Santos Teofilo ESCOBAR-CASTRO, Petitioner, v. Robert M. WILKINSON, Acting U.S. Attorney General, Respondent.

No. 20-60733

Decided: February 26, 2021

Before King, Smith, and Wilson, Circuit Judges. Donglai Yang, Law Office of Donglai Yang, New Orleans, LA, for Petitioner Monica G. Antoun, U.S. Department of Justice, Civil Division/OIL, Washington, DC, Jennifer Raquel Khouri, U.S. Department of Justice, Office of Immigration Litigation, Washington, DC, for Respondent

Santos Teofilo Escobar-Castro, a native and citizen of Honduras, petitions for review of a decision of the Board of Immigration Appeals (BIA) dismissing his appeal from an order of the immigration judge (IJ) denying asylum, withholding of removal, and protection under the Convention Against Torture (CAT). He contends that he is entitled to asylum based on the past persecution he suffered on account of his membership in a particular social group, as well as his fear of future persecution on account of such particular social group membership, and he argues that the IJ and the BIA erred in denying his asylum claim.
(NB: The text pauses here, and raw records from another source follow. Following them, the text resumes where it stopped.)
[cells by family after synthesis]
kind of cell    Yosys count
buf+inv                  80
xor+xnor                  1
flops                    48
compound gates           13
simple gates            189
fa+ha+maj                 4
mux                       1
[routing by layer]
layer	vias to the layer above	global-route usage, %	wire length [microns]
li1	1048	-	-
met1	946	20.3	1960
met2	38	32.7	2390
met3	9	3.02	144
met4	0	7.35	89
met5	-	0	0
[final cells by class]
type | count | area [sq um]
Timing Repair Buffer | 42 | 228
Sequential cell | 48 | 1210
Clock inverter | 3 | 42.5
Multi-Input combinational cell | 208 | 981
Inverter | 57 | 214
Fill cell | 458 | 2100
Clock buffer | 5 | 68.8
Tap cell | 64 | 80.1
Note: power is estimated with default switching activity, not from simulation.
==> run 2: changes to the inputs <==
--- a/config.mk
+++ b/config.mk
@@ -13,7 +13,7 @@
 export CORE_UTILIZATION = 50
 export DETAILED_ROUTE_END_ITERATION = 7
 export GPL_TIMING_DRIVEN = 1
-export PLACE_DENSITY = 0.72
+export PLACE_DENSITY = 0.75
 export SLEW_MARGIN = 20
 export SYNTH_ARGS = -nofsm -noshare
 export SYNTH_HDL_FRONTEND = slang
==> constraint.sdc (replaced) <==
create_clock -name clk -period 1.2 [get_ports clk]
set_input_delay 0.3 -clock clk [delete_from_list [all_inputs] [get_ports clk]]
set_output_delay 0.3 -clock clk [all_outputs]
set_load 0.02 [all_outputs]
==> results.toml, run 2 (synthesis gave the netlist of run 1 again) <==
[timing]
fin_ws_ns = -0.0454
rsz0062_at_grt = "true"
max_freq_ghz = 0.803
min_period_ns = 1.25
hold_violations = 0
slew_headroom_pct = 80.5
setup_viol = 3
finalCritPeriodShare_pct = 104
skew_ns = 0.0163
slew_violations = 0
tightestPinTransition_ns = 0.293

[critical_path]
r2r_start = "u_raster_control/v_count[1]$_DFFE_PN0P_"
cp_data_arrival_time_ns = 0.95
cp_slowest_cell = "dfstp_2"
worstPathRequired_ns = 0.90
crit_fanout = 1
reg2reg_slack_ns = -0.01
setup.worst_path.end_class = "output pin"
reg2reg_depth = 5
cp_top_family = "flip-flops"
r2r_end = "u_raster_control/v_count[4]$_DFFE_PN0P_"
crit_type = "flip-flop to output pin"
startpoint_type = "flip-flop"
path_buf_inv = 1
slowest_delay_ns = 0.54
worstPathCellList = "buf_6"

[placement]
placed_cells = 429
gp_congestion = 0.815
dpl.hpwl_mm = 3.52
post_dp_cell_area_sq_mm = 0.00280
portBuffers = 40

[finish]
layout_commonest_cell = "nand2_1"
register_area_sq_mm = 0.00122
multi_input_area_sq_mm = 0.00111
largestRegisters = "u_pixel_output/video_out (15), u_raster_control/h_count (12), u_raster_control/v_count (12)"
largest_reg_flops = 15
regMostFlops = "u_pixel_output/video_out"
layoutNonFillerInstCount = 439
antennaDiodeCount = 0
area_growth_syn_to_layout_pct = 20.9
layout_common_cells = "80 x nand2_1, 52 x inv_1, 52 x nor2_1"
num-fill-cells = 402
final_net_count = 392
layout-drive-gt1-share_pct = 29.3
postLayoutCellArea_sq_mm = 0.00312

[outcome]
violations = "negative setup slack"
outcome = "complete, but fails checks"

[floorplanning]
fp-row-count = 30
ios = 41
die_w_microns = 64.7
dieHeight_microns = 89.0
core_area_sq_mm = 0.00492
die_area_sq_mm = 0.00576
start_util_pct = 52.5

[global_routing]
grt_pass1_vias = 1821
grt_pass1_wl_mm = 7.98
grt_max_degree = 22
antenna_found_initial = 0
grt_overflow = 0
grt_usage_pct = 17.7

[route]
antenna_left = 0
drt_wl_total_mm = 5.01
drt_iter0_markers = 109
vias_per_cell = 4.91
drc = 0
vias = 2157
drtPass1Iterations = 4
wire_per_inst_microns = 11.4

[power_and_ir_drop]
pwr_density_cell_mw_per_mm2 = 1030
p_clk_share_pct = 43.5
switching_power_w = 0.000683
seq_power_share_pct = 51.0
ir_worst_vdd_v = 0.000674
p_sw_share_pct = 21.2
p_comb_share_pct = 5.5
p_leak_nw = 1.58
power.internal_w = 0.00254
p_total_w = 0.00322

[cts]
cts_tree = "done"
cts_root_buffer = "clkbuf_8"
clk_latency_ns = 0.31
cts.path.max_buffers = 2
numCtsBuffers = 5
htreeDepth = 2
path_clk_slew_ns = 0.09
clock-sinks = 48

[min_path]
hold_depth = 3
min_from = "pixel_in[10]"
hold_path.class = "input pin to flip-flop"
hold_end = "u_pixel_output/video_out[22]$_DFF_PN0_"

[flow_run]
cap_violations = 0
**src/common/render_settings.svh**
```systemverilog
// render settings: slot count, screen bands, palette, sprite geometry and memory size
`ifndef RENDER_SETTINGS_SVH
`define RENDER_SETTINGS_SVH

`define RENDER_SLOTS 8

// background bands, row numbers
`define SKY_END 10'd140
`define PATH_TOP 10'd170
`define PATH_END 10'd230
`define BOARD_TOP 10'd270

// 12-bit rgb palette
`define COLOR_SKY 12'h2bf
`define COLOR_GRASS 12'h5b2
`define COLOR_PATH 12'hda5
`define COLOR_BOARD 12'hfb7
`define COLOR_WHITE 12'hfff
`define COLOR_RED 12'hf00
`define COLOR_BLACK 12'h000

`define SPRITE_MEM_DEPTH 2048
`define SPRITE_FRAMES 4

// sprite size in memory pixels, drawn at twice this on screen
`define SPRITE_W0 5'd8
`define SPRITE_H0 5'd8
`define SPRITE_W1 5'd12
`define SPRITE_H1 5'd8
`define SPRITE_W2 5'd8
`define SPRITE_H2 5'd12
`define SPRITE_W3 5'd16
`define SPRITE_H3 5'd16

// first frame of each kind, frames follow back to back
`define KIND_BASE0 11'd0
`define KIND_BASE1 11'd256
`define KIND_BASE2 11'd640
`define KIND_BASE3 11'd1024

`endif

```
**src/common/render_pkg.sv**
```systemverilog
// screen-side types for the play-field renderer: coordinates, colours, sprite codes
`default_nettype none

package render_pkg;

    typedef logic [9:0] coord_t;   // h or v counter value
    typedef logic [11:0] color_t;  // 4 bits each of r, g, b
    typedef logic [1:0] code_t;    // colour code as stored in sprite memory

    localparam code_t CODE_WHITE = 2'd0;
    localparam code_t CODE_BLACK = 2'd1;
    localparam code_t CODE_RED = 2'd2;
    localparam code_t CODE_CLEAR = 2'd3;  // transparent

endpackage

`default_nettype wire

```
**src/pixel_compositor.sv**
```systemverilog
// pixel compositor: lays the winning sprite code over the banded background
`timescale 1ns/1ns
`default_nettype none

`include "render_settings.svh"

module pixel_compositor (
    input  logic clk_25MHz,
    input  logic rst,
    input  render_pkg::coord_t px_v,
    input  logic [`RENDER_SLOTS-1:0] slot_hit,
    input  render_pkg::code_t [`RENDER_SLOTS-1:0] slot_code,
    output render_pkg::color_t pixel
);
    import render_pkg::*;

    coord_t v_q;       // row of the codes now at the inputs
    logic [1:0] fill;  // pipeline fill after reset
    color_t bg;
    color_t next_pixel;

    function automatic color_t code_color(code_t code);
        case (code)
            CODE_WHITE: return `COLOR_WHITE;
            CODE_RED: return `COLOR_RED;
            default: return `COLOR_BLACK;
        endcase
    endfunction

    always_comb begin
        if (v_q >= `BOARD_TOP) begin
            bg = `COLOR_BOARD;
        end else if (v_q >= `PATH_TOP && v_q < `PATH_END) begin
            bg = `COLOR_PATH;
        end else if (v_q >= `SKY_END) begin
            bg = `COLOR_GRASS;
        end else begin
            bg = `COLOR_SKY;
        end
    end

    always_comb begin
        logic found;
        code_t win;

        found = 1'b0;
        win = CODE_CLEAR;
        // walk down so the lowest visible slot is the last one taken
        for (int i = `RENDER_SLOTS - 1; i >= 0; i--) begin
            if (slot_hit[i] && slot_code[i] != CODE_CLEAR) begin
                found = 1'b1;
                win = slot_code[i];
            end
        end

        if (found && v_q < `BOARD_TOP) begin
            next_pixel = code_color(win);
        end else begin
            next_pixel = bg;  // board rows never carry units
        end
    end

    always_ff @(posedge clk_25MHz) begin
        if (rst) begin
            v_q <= '0;
            fill <= '0;
            pixel <= '0;
        end else begin
            v_q <= px_v;
            fill <= {fill[0], 1'b1};
            pixel <= fill[1] ? next_pixel : '0;
        end
    end

endmodule

`default_nettype wire

```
We review factual findings for substantial evidence, and legal questions are reviewed de novo. Rui Yang v. Holder, 664 F.3d 580, 584 (5th Cir. 2011). Among the findings of fact reviewed for substantial evidence is the conclusion that an alien is not eligible for asylum or withholding of removal. Chen v. Gonzales, 470 F.3d 1131, 1134 (5th Cir. 2006).

Escobar-Castro challenges the IJ's determination that the harm he experienced at the hands of MS gang members, which included robbery and extortion, was not severe enough to qualify as past persecution. We review only the BIA's decision, “unless the IJ's decision has some impact on” that decision. Wang v. Holder, 569 F.3d 531, 536 (5th Cir. 2009). Here, because the BIA did not adopt the IJ's determination regarding the severity of the past harm, we agree with the Attorney General that this part of the IJ's decision is not before this court, and therefore we need not consider Escobar Castro's contentions on the issue. See id.

Although the Attorney General is correct that the particular social group discussed in Escobar-Castro's brief is not identical to the particular social group he proposed during agency proceedings, under the circumstances of this case we do not agree with the Attorney General's contention that Escobar-Castro has abandoned his claims or that he has failed to exhaust his administrative remedies. However, as discussed below, we will not disturb the denial of Escobar-Castro's claims.

In denying Escobar-Castro's claims for asylum and withholding of removal, the BIA affirmed the IJ's determination that Escobar-Castro failed to establish a nexus between the past harm he experienced and the future harm he fears, and a protected ground. The BIA explained that the record showed that the harm Escobar-Castro had experienced in the past, and that he feared in the future, related to general conditions of crime and gang violence, rather than membership in a particular social group. This determination is supported by substantial evidence, and it is consistent with decisions in which we have held that economic extortion and conduct driven by purely personal or criminal motives do not constitute persecution on account of a protected ground. See, e.g., Ramirez-Mejia v. Lynch, 794 F.3d 485, 493 (5th Cir. 2015) (noting that the gang's desire to extort the alien's family was irrelevant to the persecution analysis); Garcia v. Holder, 756 F.3d 885, 890 (5th Cir. 2014) (“This court does not recognize economic extortion as a form of persecution under immigration law.”); Ontunez-Tursios v. Ashcroft, 303 F.3d 341, 350 (5th Cir. 2002) (holding that the requisite nexus was not shown where persecutors’ motive was private economic gain). Therefore, Escobar-Castro's challenge to the denial of asylum fails.

Because Escobar-Castro has failed to brief any issues related to his claims for withholding of removal or CAT relief, he has waived or abandoned these claims. See Thuri v. Ashcroft, 380 F.3d 788, 793 (5th Cir. 2004).

The petition for review is DENIED.

FOOTNOTES

FOOTNOTE.  

Per Curiam:* FN* Pursuant to 5th Circuit Rule 47.5, the court has determined that this opinion should not be published and is not precedent except under the limited circumstances set forth in 5th Circuit Rule 47.5.4.